Ritual Phase 2: Faucher and Hay wrote that election day “rituals mobilise affective, psychological, and cognitive dimensions that contribute to the internalisation of ways of behaving”. Election day is the legitimate expression of voter choice on who we want to represent us in democratic politics. Voting was cognitively familiar: I went to the local school hall, stood in a private booth to mark my ballot papers, and put them into a locked box. But the affect was starkly different as there was no election carnival atmosphere: there were only two party campaigners handing out how to vote information, there was no “democracy sausage” or fundraising cake stalls, it was a work day (Thursday) not a Saturday, and there were no queues as many had sent a postal vote.
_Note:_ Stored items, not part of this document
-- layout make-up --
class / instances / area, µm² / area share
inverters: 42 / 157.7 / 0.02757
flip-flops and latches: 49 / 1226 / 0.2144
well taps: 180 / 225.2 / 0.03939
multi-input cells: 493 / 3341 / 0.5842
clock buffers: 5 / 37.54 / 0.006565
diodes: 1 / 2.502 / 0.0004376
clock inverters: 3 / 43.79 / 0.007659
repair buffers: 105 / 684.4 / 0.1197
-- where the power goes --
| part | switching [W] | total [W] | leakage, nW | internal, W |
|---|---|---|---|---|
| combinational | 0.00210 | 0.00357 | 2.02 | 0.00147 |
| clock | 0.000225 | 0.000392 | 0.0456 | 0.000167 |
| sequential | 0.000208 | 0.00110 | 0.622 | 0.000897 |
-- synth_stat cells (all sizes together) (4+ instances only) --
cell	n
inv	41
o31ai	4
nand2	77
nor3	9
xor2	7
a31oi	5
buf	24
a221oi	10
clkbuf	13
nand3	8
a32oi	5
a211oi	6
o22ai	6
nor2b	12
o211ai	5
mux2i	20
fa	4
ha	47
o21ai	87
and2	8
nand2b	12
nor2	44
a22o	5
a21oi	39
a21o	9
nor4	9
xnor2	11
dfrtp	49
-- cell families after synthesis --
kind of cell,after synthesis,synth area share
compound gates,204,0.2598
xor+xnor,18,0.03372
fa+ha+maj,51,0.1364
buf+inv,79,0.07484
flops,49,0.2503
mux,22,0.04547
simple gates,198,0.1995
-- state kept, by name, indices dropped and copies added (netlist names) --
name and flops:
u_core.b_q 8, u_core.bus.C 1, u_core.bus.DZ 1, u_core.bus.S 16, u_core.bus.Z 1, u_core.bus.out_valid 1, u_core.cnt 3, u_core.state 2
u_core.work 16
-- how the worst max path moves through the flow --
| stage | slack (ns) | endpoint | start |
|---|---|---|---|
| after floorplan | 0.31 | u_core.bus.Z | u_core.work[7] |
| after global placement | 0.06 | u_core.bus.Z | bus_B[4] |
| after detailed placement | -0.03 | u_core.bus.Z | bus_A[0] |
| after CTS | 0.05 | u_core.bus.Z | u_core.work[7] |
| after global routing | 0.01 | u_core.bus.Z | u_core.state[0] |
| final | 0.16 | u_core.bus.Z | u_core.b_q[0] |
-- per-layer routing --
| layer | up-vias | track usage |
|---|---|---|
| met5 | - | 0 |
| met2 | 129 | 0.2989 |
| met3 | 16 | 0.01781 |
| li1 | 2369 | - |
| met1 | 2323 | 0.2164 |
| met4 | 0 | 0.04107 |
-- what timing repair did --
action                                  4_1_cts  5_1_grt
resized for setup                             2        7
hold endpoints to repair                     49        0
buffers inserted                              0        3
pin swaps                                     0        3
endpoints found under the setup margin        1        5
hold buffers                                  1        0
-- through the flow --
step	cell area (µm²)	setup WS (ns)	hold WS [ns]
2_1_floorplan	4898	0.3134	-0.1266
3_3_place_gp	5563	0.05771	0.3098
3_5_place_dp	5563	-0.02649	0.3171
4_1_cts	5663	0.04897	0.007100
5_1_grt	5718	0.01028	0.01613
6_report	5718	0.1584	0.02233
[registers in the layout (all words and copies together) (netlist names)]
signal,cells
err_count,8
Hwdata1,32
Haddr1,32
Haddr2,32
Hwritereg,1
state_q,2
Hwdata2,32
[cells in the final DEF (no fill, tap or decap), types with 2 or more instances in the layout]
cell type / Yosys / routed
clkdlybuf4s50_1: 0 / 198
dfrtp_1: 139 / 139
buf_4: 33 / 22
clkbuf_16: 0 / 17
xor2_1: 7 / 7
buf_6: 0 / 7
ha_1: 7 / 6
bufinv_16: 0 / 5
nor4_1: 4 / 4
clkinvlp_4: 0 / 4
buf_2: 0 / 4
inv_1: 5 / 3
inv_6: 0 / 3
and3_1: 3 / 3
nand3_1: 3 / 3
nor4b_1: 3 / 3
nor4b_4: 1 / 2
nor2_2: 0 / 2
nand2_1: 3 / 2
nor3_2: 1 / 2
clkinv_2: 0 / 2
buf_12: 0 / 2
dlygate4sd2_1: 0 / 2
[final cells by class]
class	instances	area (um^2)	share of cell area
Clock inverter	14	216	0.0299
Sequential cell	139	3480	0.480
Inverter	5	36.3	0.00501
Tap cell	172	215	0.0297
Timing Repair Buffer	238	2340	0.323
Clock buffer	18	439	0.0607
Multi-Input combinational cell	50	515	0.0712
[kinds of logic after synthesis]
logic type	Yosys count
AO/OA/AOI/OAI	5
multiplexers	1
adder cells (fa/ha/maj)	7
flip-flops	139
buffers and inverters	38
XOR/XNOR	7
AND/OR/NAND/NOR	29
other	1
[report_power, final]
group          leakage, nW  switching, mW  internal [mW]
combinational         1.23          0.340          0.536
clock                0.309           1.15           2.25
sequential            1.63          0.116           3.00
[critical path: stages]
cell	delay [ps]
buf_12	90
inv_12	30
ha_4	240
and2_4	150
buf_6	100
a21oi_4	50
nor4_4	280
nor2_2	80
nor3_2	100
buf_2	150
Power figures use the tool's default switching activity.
Voting was a solo, private ritual.

Ritual Phase 3: Faucher and Hay wrote that “performance makes elections playful”, often seen in vote counting and the announcement of results. We watch results unfold online or on television, as elections are mediatised and scrutinised. Votes were not counted in Scotland after booths closed at 10pm, they were counted the next day and results announced mid-afternoon Friday. In Australia booths close at 6pm, the votes are counted and results usually known by 9pm Saturday. I spent Friday on the BBC and Scotsman election websites, learning about constituencies all over Scotland. The most distinctive election ritual was all candidates wearing their party rosettes, standing on stage to hear the constituency results read out. This ritual reminds us that elections are an adversarial competition for representation, but also deeply human. To counter disenchantment with politics and elections we need to focus on bringing people back in, ensuring they feel truly heard.